Indeed. It has been almost two decades since the world was introduced to the ‘Are we the baddies’ meme and Sir Digby Chicken Caesar.
Since then, David Mitchell and Robert Webb have gone onto write books, star in panel shows and create an award-winning sitcom (aka Peep Show) – but writing sketches is how the pair first became famous, so what a treat to see them return to the genre all these years later. Especially given that the genre feels like it’s dropped off the face of the earth in the last decade. Who’s making sketches anymore?
Well, these guys are. This time, they’re doing so in the company of a few others: Kiell Smith-Bynoe, best known for his work on the BBC show Ghosts, as well as fellow comics Stevie Martin, Krystal Evans and Lara Ricote. All very good at their jobs; the signs are positive.

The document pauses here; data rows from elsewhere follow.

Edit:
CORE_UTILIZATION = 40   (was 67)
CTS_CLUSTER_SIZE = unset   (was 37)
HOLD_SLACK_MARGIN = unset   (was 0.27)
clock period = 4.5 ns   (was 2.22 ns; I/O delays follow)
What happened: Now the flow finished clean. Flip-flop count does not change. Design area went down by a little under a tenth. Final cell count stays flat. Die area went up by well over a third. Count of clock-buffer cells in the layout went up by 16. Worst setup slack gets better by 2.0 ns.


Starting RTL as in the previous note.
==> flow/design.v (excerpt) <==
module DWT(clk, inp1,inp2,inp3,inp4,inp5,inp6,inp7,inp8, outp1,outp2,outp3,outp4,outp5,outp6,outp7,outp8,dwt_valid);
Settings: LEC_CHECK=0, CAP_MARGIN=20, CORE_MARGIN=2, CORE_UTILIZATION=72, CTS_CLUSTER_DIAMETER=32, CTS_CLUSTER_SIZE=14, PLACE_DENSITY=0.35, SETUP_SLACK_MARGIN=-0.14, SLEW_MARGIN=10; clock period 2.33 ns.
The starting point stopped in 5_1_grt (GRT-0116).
Setup of red:
==> flow/design.v <==
module conv_1d #(
    parameter DATA_WIDTH  = 8,
    parameter KERNEL_SIZE = 16
) (
    input logic clk,
    input logic arst_n,
    input  logic [DATA_WIDTH-1:0] signal_data,
    input  logic                  signal_vld,
    input  logic                  signal_last,
    output logic                  signal_rdy,
    input  logic [KERNEL_SIZE*DATA_WIDTH-1:0] kernel,
    output logic [DATA_WIDTH*2+$clog2(KERNEL_SIZE)-1:0] result_data,
    output logic                    result_vld,
    output logic                    result_last,
    input  logic                    result_rdy
);
  localparam PRODUCT_WIDTH = (DATA_WIDTH * 2);
  localparam RESULT_WIDTH  = PRODUCT_WIDTH + $clog2(KERNEL_SIZE);
  logic [KERNEL_SIZE-1:0][DATA_WIDTH-1:0] signal_buf;
  logic shift_vld;
  logic shift_last;
  always_ff @(posedge clk or negedge arst_n) begin
    if (!arst_n) begin
      signal_buf <= '0;
      shift_vld <= 1'b0;
      shift_last <= 1'b0;
    end else begin 
      if (signal_vld) begin  
        signal_buf <= {signal_data, signal_buf[KERNEL_SIZE-1:1]}; 
      end
      shift_vld <= signal_vld;
      shift_last <= signal_vld & signal_last;
    end
  end
  logic [KERNEL_SIZE-1:0][PRODUCT_WIDTH-1:0] products;
  always_comb begin
    for (int i = 0; i < KERNEL_SIZE; i++) begin
      products[i] = kernel[i*DATA_WIDTH +: DATA_WIDTH] * signal_buf[i];
    end
  end
  logic [KERNEL_SIZE-1:0][PRODUCT_WIDTH-1:0] products_buf;
  logic products_vld;
  logic products_last;
  always_ff @(posedge clk or negedge arst_n) begin
    if (!arst_n) begin
      products_buf <= '0;
      products_vld <= 1'b0;
      products_last <= 1'b0;
    end else begin
      products_buf <= products;
      products_vld <= shift_vld;
      products_last <= shift_last;
    end
  end
  logic [RESULT_WIDTH-1:0] sum;
  always_comb begin
    sum = 0;
    for (int i = 0; i < KERNEL_SIZE; i++) begin
      sum += products_buf[i];
    end
  end
  logic [RESULT_WIDTH-1:0] sum_buf;
  logic sum_vld;
  logic sum_last;
  always_ff @(posedge clk or negedge arst_n) begin
    if (!arst_n) begin
      sum_buf <= '0;
      sum_vld <= 1'b0;
      sum_last <= 1'b0;
    end else begin
      sum_buf <= sum;
      sum_vld <= products_vld;
      sum_last <= products_last;
    end
  end
  assign result_data = sum_buf;
  assign result_vld  = sum_vld;
  assign result_last = sum_last;
  assign signal_rdy  = 1'b1;
endmodule
make LEC_CHECK=0 CAP_MARGIN=15 CORE_MARGIN=2 CORE_UTILIZATION=72 SETUP_SLACK_MARGIN=0.67 SLEW_MARGIN=20 finish   # period 5.17 ns
run.sh (not shown) runs the stock make flow with config.mk's settings and CLKGATE_MAP_FILE=.
The final report for red shows a completed flow and a layout that fails verification, specifically negative setup slack.
What blue does differently from red at the input level:
# red
export LEC_CHECK = 0
export CAP_MARGIN = 15
export CORE_MARGIN = 2
export CORE_UTILIZATION = 72
export SETUP_SLACK_MARGIN = 0.67
export SLEW_MARGIN = 20
create_clock -name core_clock -period 5.17 [get_ports {clk}]
# blue
export LEC_CHECK = 0
export CAP_MARGIN = 15
export CORE_MARGIN = 2
export CORE_UTILIZATION = 72
export HOLD_SLACK_MARGIN = 0.3
export SETUP_SLACK_MARGIN = 0.67
export SLEW_MARGIN = 30
export TNS_END_PERCENT = 5
create_clock -name core_clock -period 5.17 [get_ports {clk}]
Results
- blue completed end to end; final checks failed (negative setup slack).
- Of blue and red, the run reporting the lower number of global-route vias before repair was blue.

========
RTL: the design.v shown in full above, as it stands there.
==> flow/config.mk <==
export PLATFORM = sky130hd
export DESIGN_NAME = conv_1d
export DESIGN_NICKNAME = conv_1d
export VERILOG_FILES = /design/flow/design.v
export SDC_FILE = /design/flow/constraint.sdc
export NUM_CORES = 4
export LEC_CHECK = 0
export CAP_MARGIN = 15
export CORE_MARGIN = 2
export CORE_UTILIZATION = 72
export HOLD_SLACK_MARGIN = 0.3
export SETUP_SLACK_MARGIN = 0.67
export SLEW_MARGIN = 30
==> flow/constraint.sdc <==
create_clock -name core_clock -period 5.17 [get_ports {clk}]
set_input_delay 1.0340 -clock core_clock [delete_from_list [all_inputs] [get_ports {clk}]]
set_output_delay 1.0340 -clock core_clock [all_outputs]
set_load 0.01 [all_outputs]
The starting point finished but fails on negative setup slack.
Edit:
CAP_MARGIN = 5   (was 15)
CTS_CLUSTER_SIZE = 15   (was unset)
HOLD_SLACK_MARGIN = unset   (was 0.3)
SETUP_SLACK_MARGIN = 0.81   (was 0.67)
clock period = 5.45 ns   (was 5.17 ns; I/O delays follow)
=>
- The new run finished but failed the layout checks on negative setup slack
- final area decreases by 2.7%
- cell count went down by 2.6%
- sequential cell count does not change
- sequential share of layout area came out higher by 0.45 points
- synthesized area is unchanged
Edit:
CAP_MARGIN = 20   (was 5)
CORE_UTILIZATION = 59   (was 72)
CTS_CLUSTER_SIZE = unset   (was 15)
SETUP_SLACK_MARGIN = unset   (was 0.81)
SLEW_MARGIN = 20   (was 30)
clock period = 5.78 ns   (was 5.45 ns; I/O delays follow)
- This time the run completed with no timing, DRC or antenna violations
- critical path depth drops by 6
- setup slack improves by 0.29 ns
- worst hold slack stays flat
- cell count is higher by 2.2%
- routed wire length fell by 2.7%
- non-clock buffer count came out lower by 90
- clock skew decreases by 0.0040 ns
- area after synthesis is unchanged
Edit:
CORE_UTILIZATION = 70   (was 59)
clock period = 5.26 ns   (was 5.78 ns; I/O delays follow)
Effect: The new run reached the layout checks and failed them: negative setup slack. Flip-flop count stays the same. First-iteration DRC count rises by about a fifth. Via count is higher by a few percent. Clock skew is about the same. Critical path depth is higher by 3. Clock-buffer cell count falls by 10. Final cell count falls slightly.

========
run A:
RTL: the design.v shown in full above, as it stands there.
make LEC_CHECK=0 ABC_AREA=0 CAP_MARGIN=20 CELL_PAD_IN_SITES_GLOBAL_PLACEMENT=1 CORE_ASPECT_RATIO=1.01 CORE_MARGIN=10 CORE_UTILIZATION=40 HOLD_SLACK_MARGIN=-0.03 PLACE_DENSITY=0.39 SETUP_SLACK_MARGIN=0.53 SLEW_MARGIN=40 TNS_END_PERCENT=40 finish   # period 6.0 ns
The following lists how run M was set up differently from run A:
Settings: SETUP_SLACK_MARGIN now 0.81, was 0.53; CORE_ASPECT_RATIO no longer set, was 1.01; ABC_AREA no longer set, was 0; PLACE_DENSITY no longer set, was 0.39; TNS_END_PERCENT no longer set, was 40; HOLD_SLACK_MARGIN no longer set, was -0.03; SLEW_MARGIN now 20, was 40; CTS_CLUSTER_SIZE now 15, previously not set; CORE_MARGIN now 2, was 10; CELL_PAD_IN_SITES_GLOBAL_PLACEMENT no longer set, was 1; CORE_UTILIZATION now 72, was 40; the clock period (ns, I/O delays scaled along) now 5.61, was 6.0.
### Flow results
Run M vs run A on delay of the slowest critical-path stage: run M is the higher one. Run A and run M ended up with nearly the same final sum of negative setup slack. Setup fix buffers added after clock tree synthesis (higher): run M. The routing usage on met1 in run M sits 19 points above the value recorded for run A. Run M ends up with a total routing resource utilization after global routing that is 15 points higher than in run A. In the tables for run A and run M, number of buffers inserted during clock tree synthesis reads lower with run M. Summed standard-cell area reported by yosys essentially unchanged between run M and run A. Run A -> run M: arrival time of the worst setup path flat. Compared with run A, run M shows wire length of the first global-routing pass lower by 20000 um.
// ATCONV
module  ATCONV(
	input		clk,
	input		reset,
	output 	    busy,	
	input		ready,	
	output reg	[11:0]	iaddr,
	input signed [12:0]	idata,
	output	reg 	cwr,
	output  reg	[11:0]	caddr_wr,
	output reg 	[12:0] 	cdata_wr,
	output	reg 	crd,
	output reg	[11:0] 	caddr_rd,
	input 	[12:0] 	cdata_rd,
	output reg 	csel
	);
Size: ~110 flip-flops.
==> flow/config.mk <==
export PLATFORM = sky130hd
export DESIGN_NAME = ATCONV
export DESIGN_NICKNAME = ATCONV
export VERILOG_FILES = /design/flow/design.v
export SDC_FILE = /design/flow/constraint.sdc
export NUM_CORES = 4
export LEC_CHECK = 0
export CAP_MARGIN = 15
export CORE_ASPECT_RATIO = 0.5
export CORE_MARGIN = 2
export CORE_UTILIZATION = 38
export CTS_CLUSTER_DIAMETER = 386
export CTS_CLUSTER_SIZE = 99
export PLACE_DENSITY_LB_ADDON = 0.28
export SLEW_MARGIN = 5
export TNS_END_PERCENT = 15
==> flow/constraint.sdc <==
create_clock -name core_clock -period 10.0 [get_ports {clk}]
set_input_delay 2.0000 -clock core_clock [delete_from_list [all_inputs] [get_ports {clk}]]
set_output_delay 2.0000 -clock core_clock [all_outputs]
set_load 0.01 [all_outputs]
run.sh (not shown) runs the stock make flow with config.mk's settings and CLKGATE_MAP_FILE=.
Then changed:
Settings changed: CORE_ASPECT_RATIO 0.5 to 1.37, PLACE_DENSITY_LB_ADDON 0.28 to 0.3.
Result:
- The changed run passed the timing, DRC and antenna checks
- worst hold slack degrades by 0.0055 ns
- cell count falls by 0.90%
- maximum frequency is about the same
- global-route usage falls by 0.89 points
- clock-buffer cell count rises by 5
- non-clock buffer count falls by 2
- final area barely changes
- flip-flop count stays the same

And what unfolds is pretty much what you’d expect: six half-hour episodes jam-packed with glorious chaos: some returning bits, some casual one-offs. Whether all of them stick the landing is another thing entirely.

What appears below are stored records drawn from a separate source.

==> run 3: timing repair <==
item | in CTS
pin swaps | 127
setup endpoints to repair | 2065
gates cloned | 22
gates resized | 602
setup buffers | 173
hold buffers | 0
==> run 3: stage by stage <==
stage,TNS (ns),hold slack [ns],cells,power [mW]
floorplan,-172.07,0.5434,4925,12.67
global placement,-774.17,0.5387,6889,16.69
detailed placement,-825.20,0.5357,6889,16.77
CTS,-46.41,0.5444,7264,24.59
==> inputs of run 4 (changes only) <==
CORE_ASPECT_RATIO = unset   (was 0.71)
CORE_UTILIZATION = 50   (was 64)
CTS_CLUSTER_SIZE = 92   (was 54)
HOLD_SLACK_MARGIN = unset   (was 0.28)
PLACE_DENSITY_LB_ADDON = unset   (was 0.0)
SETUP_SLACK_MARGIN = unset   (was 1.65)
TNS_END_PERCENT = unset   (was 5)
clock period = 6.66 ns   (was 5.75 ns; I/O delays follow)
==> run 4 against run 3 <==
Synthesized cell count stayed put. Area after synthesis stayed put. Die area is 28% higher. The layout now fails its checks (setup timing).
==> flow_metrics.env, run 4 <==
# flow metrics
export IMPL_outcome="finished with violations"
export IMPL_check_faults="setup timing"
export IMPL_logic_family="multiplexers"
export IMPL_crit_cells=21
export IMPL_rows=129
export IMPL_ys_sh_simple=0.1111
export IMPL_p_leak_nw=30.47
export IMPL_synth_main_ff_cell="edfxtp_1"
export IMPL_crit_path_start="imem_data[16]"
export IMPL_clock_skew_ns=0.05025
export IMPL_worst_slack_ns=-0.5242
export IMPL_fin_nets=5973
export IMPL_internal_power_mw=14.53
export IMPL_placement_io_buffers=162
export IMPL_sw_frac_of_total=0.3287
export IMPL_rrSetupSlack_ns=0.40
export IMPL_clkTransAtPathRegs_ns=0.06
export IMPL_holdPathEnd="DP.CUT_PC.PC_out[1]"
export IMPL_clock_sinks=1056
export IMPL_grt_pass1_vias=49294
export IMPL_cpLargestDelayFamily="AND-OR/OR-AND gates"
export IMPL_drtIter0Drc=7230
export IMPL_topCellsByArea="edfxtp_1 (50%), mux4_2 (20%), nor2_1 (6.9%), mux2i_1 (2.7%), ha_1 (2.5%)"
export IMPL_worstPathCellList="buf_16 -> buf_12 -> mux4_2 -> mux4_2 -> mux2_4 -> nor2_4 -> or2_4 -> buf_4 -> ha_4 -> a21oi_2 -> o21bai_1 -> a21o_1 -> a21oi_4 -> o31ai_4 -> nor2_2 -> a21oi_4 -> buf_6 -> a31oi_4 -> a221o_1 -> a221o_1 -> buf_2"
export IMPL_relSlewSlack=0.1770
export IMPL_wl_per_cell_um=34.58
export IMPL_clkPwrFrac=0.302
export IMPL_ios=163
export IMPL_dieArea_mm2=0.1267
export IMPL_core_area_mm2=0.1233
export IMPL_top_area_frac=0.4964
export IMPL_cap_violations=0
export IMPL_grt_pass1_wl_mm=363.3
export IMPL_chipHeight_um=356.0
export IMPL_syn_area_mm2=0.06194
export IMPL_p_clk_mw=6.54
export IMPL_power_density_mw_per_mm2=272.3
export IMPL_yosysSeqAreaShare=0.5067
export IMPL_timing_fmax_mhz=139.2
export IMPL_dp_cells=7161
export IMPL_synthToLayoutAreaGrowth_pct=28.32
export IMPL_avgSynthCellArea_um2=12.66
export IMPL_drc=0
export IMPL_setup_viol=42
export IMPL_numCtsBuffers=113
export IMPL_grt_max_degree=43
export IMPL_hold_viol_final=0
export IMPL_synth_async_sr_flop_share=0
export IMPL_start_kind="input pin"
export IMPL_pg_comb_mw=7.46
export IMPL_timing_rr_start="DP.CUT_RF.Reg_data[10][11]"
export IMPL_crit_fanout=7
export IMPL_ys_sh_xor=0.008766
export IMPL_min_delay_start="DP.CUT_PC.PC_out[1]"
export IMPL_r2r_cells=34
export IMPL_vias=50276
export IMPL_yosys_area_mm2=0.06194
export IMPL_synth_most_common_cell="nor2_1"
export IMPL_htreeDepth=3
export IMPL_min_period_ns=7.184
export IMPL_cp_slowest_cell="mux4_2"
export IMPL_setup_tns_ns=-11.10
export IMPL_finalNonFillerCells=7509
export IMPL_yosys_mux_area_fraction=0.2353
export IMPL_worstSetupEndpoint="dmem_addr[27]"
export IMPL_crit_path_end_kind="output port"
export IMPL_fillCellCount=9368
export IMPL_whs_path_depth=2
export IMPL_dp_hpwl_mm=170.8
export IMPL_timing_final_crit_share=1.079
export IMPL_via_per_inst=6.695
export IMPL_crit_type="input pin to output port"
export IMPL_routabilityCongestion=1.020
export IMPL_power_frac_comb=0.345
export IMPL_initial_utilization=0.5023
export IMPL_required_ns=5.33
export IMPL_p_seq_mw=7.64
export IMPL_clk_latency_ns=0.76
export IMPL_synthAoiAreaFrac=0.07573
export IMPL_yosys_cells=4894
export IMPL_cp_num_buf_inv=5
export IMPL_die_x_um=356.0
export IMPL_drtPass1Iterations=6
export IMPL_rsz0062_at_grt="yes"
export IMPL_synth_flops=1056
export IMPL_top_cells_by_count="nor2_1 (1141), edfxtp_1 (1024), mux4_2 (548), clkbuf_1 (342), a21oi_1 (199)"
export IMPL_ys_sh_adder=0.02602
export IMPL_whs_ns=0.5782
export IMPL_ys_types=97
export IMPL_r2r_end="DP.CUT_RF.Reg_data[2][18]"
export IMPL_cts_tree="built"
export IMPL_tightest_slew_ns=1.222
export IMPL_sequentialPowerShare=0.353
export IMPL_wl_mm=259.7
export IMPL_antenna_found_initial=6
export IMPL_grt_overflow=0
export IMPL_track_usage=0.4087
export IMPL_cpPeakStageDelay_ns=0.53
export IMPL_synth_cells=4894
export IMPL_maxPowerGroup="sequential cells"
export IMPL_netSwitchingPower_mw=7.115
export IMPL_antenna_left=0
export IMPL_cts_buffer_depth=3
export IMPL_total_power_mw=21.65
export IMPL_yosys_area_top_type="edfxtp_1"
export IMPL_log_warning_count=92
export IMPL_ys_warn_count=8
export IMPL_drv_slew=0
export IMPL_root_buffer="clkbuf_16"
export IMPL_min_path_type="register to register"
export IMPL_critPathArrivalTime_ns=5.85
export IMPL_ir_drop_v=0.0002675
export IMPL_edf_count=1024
==> flow/design.v <==
`timescale 1ns / 1ps
module cordic_advanced #(
    parameter DATA_WIDTH = 18,           
    parameter ANGLE_WIDTH = 32,          
    parameter ITERATIONS = 18,           
    parameter PIPELINE_STAGES = 18       
)(
    input  wire                         clk,
    input  wire                         rst_n,
    input  wire                         enable,
    input  wire signed [DATA_WIDTH-1:0] x_in,
    input  wire signed [DATA_WIDTH-1:0] y_in,
    input  wire signed [ANGLE_WIDTH-1:0] z_in,           
    input  wire                         data_valid_in,
    output wire                         data_ready_out,
    output wire signed [DATA_WIDTH:0]   x_out,
    output wire signed [DATA_WIDTH:0]   y_out,
    output wire signed [ANGLE_WIDTH-1:0] z_out,
    output wire                         data_valid_out,
    input  wire                         data_ready_in,
    output wire                         overflow,
    output wire [15:0]                  iterations_count,
    output wire [31:0]                  throughput_counter
);
    localparam real CORDIC_GAIN = 1.646760258121;
    localparam signed [DATA_WIDTH-1:0] K_INVERSE = 
        (DATA_WIDTH == 16) ? 16'd19898 :
        (DATA_WIDTH == 18) ? 18'd79593 :
        (DATA_WIDTH == 20) ? 20'd318371 : 16'd19898;
    function [ANGLE_WIDTH-1:0] atan_lut;
        input integer idx;
        begin
            case(idx)
                0:  atan_lut = 32'h20000000;   
                1:  atan_lut = 32'h12E4051E;   
                2:  atan_lut = 32'h09FB385B;   
                3:  atan_lut = 32'h051111D4;   
                4:  atan_lut = 32'h028B0D43;   
                5:  atan_lut = 32'h0145D7E1;   
                6:  atan_lut = 32'h00A2F61E;   
                7:  atan_lut = 32'h00517C55;   
                8:  atan_lut = 32'h0028BE53;   
                9:  atan_lut = 32'h00145F2E;   
                10: atan_lut = 32'h000A2F98;   
                11: atan_lut = 32'h000517CC;   
                12: atan_lut = 32'h00028BE6;   
                13: atan_lut = 32'h000145F3;   
                14: atan_lut = 32'h0000A2F9;
                15: atan_lut = 32'h0000517D;
                16: atan_lut = 32'h000028BE;
                17: atan_lut = 32'h0000145F;
                18: atan_lut = 32'h00000A2F;
                19: atan_lut = 32'h00000518;
                20: atan_lut = 32'h0000028C;
                21: atan_lut = 32'h00000146;
                22: atan_lut = 32'h000000A3;
                23: atan_lut = 32'h00000051;
                24: atan_lut = 32'h00000028;
                25: atan_lut = 32'h00000014;
                26: atan_lut = 32'h0000000A;
                27: atan_lut = 32'h00000005;
                28: atan_lut = 32'h00000002;
                29: atan_lut = 32'h00000001;
                default: atan_lut = 32'h00000000;
            endcase
        end
    endfunction
    reg signed [DATA_WIDTH:0]   x_pipe [0:PIPELINE_STAGES];
    reg signed [DATA_WIDTH:0]   y_pipe [0:PIPELINE_STAGES];
    reg signed [ANGLE_WIDTH-1:0] z_pipe [0:PIPELINE_STAGES];
    reg                         valid_pipe [0:PIPELINE_STAGES];
    reg [15:0] iteration_counter;
    reg [31:0] throughput_cnt;
    reg        overflow_flag;
    assign data_ready_out = enable;
    assign data_valid_out = valid_pipe[PIPELINE_STAGES];
    assign iterations_count = iteration_counter;
    assign throughput_counter = throughput_cnt;
    assign overflow = overflow_flag;
    wire [1:0] quadrant;
    assign quadrant = z_in[ANGLE_WIDTH-1:ANGLE_WIDTH-2];
    always @(posedge clk or negedge rst_n) begin
        if (!rst_n) begin
            x_pipe[0] <= 0;
            y_pipe[0] <= 0;
            z_pipe[0] <= 0;
            valid_pipe[0] <= 0;
        end else if (enable && data_valid_in) begin
            valid_pipe[0] <= 1'b1;
            case (quadrant)
                2'b00, 2'b11: begin   
                    x_pipe[0] <= {x_in[DATA_WIDTH-1], x_in};
                    y_pipe[0] <= {y_in[DATA_WIDTH-1], y_in};
                    z_pipe[0] <= z_in;
                end
                2'b01: begin   
                    x_pipe[0] <= -{y_in[DATA_WIDTH-1], y_in};
                    y_pipe[0] <= {x_in[DATA_WIDTH-1], x_in};
                    z_pipe[0] <= {2'b00, z_in[ANGLE_WIDTH-3:0]};
                end
                2'b10: begin   
                    x_pipe[0] <= {y_in[DATA_WIDTH-1], y_in};
                    y_pipe[0] <= -{x_in[DATA_WIDTH-1], x_in};
                    z_pipe[0] <= {2'b11, z_in[ANGLE_WIDTH-3:0]};
                end
            endcase
        end else if (enable) begin
            valid_pipe[0] <= 0;
        end
    end
    genvar i;
    generate
        for (i = 0; i < PIPELINE_STAGES; i = i + 1) begin : cordic_pipeline
            wire decision_sign;
            wire signed [DATA_WIDTH:0] x_shifted, y_shifted;
            assign x_shifted = x_pipe[i] >>> i;
            assign y_shifted = y_pipe[i] >>> i;
            assign decision_sign = z_pipe[i][ANGLE_WIDTH-1];
            always @(posedge clk or negedge rst_n) begin
                if (!rst_n) begin
                    x_pipe[i+1] <= 0;
                    y_pipe[i+1] <= 0;
                    z_pipe[i+1] <= 0;
                    valid_pipe[i+1] <= 0;
                end else if (enable) begin
                    valid_pipe[i+1] <= valid_pipe[i];
                    if (valid_pipe[i]) begin
                        if (decision_sign) begin   
                            x_pipe[i+1] <= x_pipe[i] + y_shifted;
                            y_pipe[i+1] <= y_pipe[i] - x_shifted;
                            z_pipe[i+1] <= z_pipe[i] + atan_lut(i);
                        end else begin   
                            x_pipe[i+1] <= x_pipe[i] - y_shifted;
                            y_pipe[i+1] <= y_pipe[i] + x_shifted;
                            z_pipe[i+1] <= z_pipe[i] - atan_lut(i);
                        end
                    end else begin
                        x_pipe[i+1] <= x_pipe[i];
                        y_pipe[i+1] <= y_pipe[i];
                        z_pipe[i+1] <= z_pipe[i];
                    end
                end
            end
        end
    endgenerate
    assign x_out = x_pipe[PIPELINE_STAGES];
    assign y_out = y_pipe[PIPELINE_STAGES];
    assign z_out = z_pipe[PIPELINE_STAGES];
    always @(posedge clk or negedge rst_n) begin
        if (!rst_n) begin
            overflow_flag <= 0;
        end else begin
            if (valid_pipe[PIPELINE_STAGES]) begin
                overflow_flag <= (x_pipe[PIPELINE_STAGES] == {1'b1, {DATA_WIDTH{1'b0}}}) ||
                                 (y_pipe[PIPELINE_STAGES] == {1'b1, {DATA_WIDTH{1'b0}}});
            end
        end
    end
    always @(posedge clk or negedge rst_n) begin
        if (!rst_n) begin
            iteration_counter <= 0;
            throughput_cnt <= 0;
        end else begin
            if (data_valid_in && enable)
                iteration_counter <= iteration_counter + 1;
            if (data_valid_out && data_ready_in)
                throughput_cnt <= throughput_cnt + 1;
        end
    end
endmodule
module cordic_sincos #(
    parameter DATA_WIDTH = 18,
    parameter ANGLE_WIDTH = 32,
    parameter PIPELINE_STAGES = 18
)(
    input  wire                         clk,
    input  wire                         rst_n,
    input  wire                         enable,
    input  wire signed [ANGLE_WIDTH-1:0] angle,
    input  wire                         angle_valid,
    output wire                         angle_ready,
    output wire signed [DATA_WIDTH:0]   cos_out,
    output wire signed [DATA_WIDTH:0]   sin_out,
    output wire                         result_valid,
    input  wire                         result_ready
);
    localparam signed [DATA_WIDTH-1:0] K_INV = 
        (DATA_WIDTH == 16) ? 16'd19898 :
        (DATA_WIDTH == 18) ? 18'd79593 :
        (DATA_WIDTH == 20) ? 20'd318371 : 16'd19898;
    wire overflow;
    wire [15:0] iter_count;
    wire [31:0] throughput;
    cordic_advanced #(
        .DATA_WIDTH(DATA_WIDTH),
        .ANGLE_WIDTH(ANGLE_WIDTH),
        .ITERATIONS(PIPELINE_STAGES),
        .PIPELINE_STAGES(PIPELINE_STAGES)
    ) cordic_core (
        .clk(clk),
        .rst_n(rst_n),
        .enable(enable),
        .x_in(K_INV),
        .y_in({DATA_WIDTH{1'b0}}),
        .z_in(angle),
        .data_valid_in(angle_valid),
        .data_ready_out(angle_ready),
        .x_out(cos_out),
        .y_out(sin_out),
        .z_out(),
        .data_valid_out(result_valid),
        .data_ready_in(result_ready),
        .overflow(overflow),
        .iterations_count(iter_count),
        .throughput_counter(throughput)
    );
endmodule
export LEC_CHECK = 0
export CAP_MARGIN = 20
export CELL_PAD_IN_SITES_DETAIL_PLACEMENT = 0
export CORE_ASPECT_RATIO = 1.22
export CORE_MARGIN = 2
export CORE_UTILIZATION = 29
export CTS_CLUSTER_SIZE = 10
export MAX_ROUTING_LAYER = met4
export SETUP_SLACK_MARGIN = 1.23
export SLEW_MARGIN = 20
export TNS_END_PERCENT = 20
create_clock -name core_clock -period 4.5 [get_ports {clk}]
run.sh (not shown) runs the stock make flow with config.mk's settings and CLKGATE_MAP_FILE=.
The starting point passed the timing, design-rule and antenna checks.
Change:
- CELL_PAD_IN_SITES_DETAIL_PLACEMENT: 0 -> not set
- CORE_ASPECT_RATIO: 1.22 -> not set
- CORE_UTILIZATION: 29 -> 72
- CTS_CLUSTER_SIZE: 10 -> not set
- MAX_ROUTING_LAYER: met4 -> not set
- PLACE_DENSITY: not set -> 0.64
- SETUP_SLACK_MARGIN: 1.23 -> 1.05
- TNS_END_PERCENT: 20 -> not set
- clock period: 4.5 -> 3.64 ns (I/O delays scaled with it)
- The changed run did not get past global routing on GRT-0232
- area after synthesis is unchanged
- die area drops by well over a third
- synthesized cell count stays the same
Change:
- SETUP_SLACK_MARGIN: 1.05 -> not set
The changed run ran to the end with violations: negative setup slack.
Synthesized area is unchanged.
Die area does not change.
Synthesized cell count stays the same.
Change:
- CTS_CLUSTER_SIZE: not set -> 32
- PLACE_DENSITY: 0.64 -> not set
- clock period: 3.64 -> 3.11 ns (I/O delays scaled with it)
- The changed run ended with an error in global routing
- synthesized area stays the same
- die area does not change
- synthesized cell count is unchanged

With the early Mitchell and Webb sketches, audiences were treated to something gloriously unhinged – a sense of two guys throwing ideas at the wall and seeing what stuck.
This time around, they’re several decades older and some of the oddness feels like it’s been toned down. The first episode opens with a rather laboured joke about what it must have been like to switch from using chamber pots to flushing toilets, featuring Mitchell in full ranting mode – it’s not that funny, and the heart sinks slightly.
Another segment, called ‘Sweary Aussie Drama’, is amusing the first time, and gets tired the second, third and fourth times. Swear-words crop up with alarming frequency, which hits the mark once or twice, and feels like a cheap bid for laughs after.

Fortunately, there are also zingers lurking amongst the less shiny offerings. A short sketch about a suitcase so amazing it makes people’s heads explode is hilarious, as is a later one that takes aim at the many, many dramatisations of the ill-fated Newsnight/ Prince Andrew interview.
One in the second episode, which features a radio interview that goes drastically downhill, feels like quintessential Mitchell and Webb stuff: oddball and off-balance in the best way. The writing team also make hay out of the pair’s much-increased ages: one scene is set in a fictionalised Channel 4 writers’ room, where the pair have to contend with some rather unflattering word clouds about their online brands (Webb’s says ‘death’; Mitchell’s says… well, I won’t spoil it).
Are there any carry-overs from the previous series? Not really. At one point, the presenter from The Hole in the Ring makes a reappearance as the host of an aftershow for new gameshow Hot Seat and drops the clanger: “the poor man’s Gok Wan... before that phrase ceased to have all relevance.”
It’s a rare slice of the scalpel from a show that feels ever so slightly toothless. It’s good to see them again, but it’s not numberwang.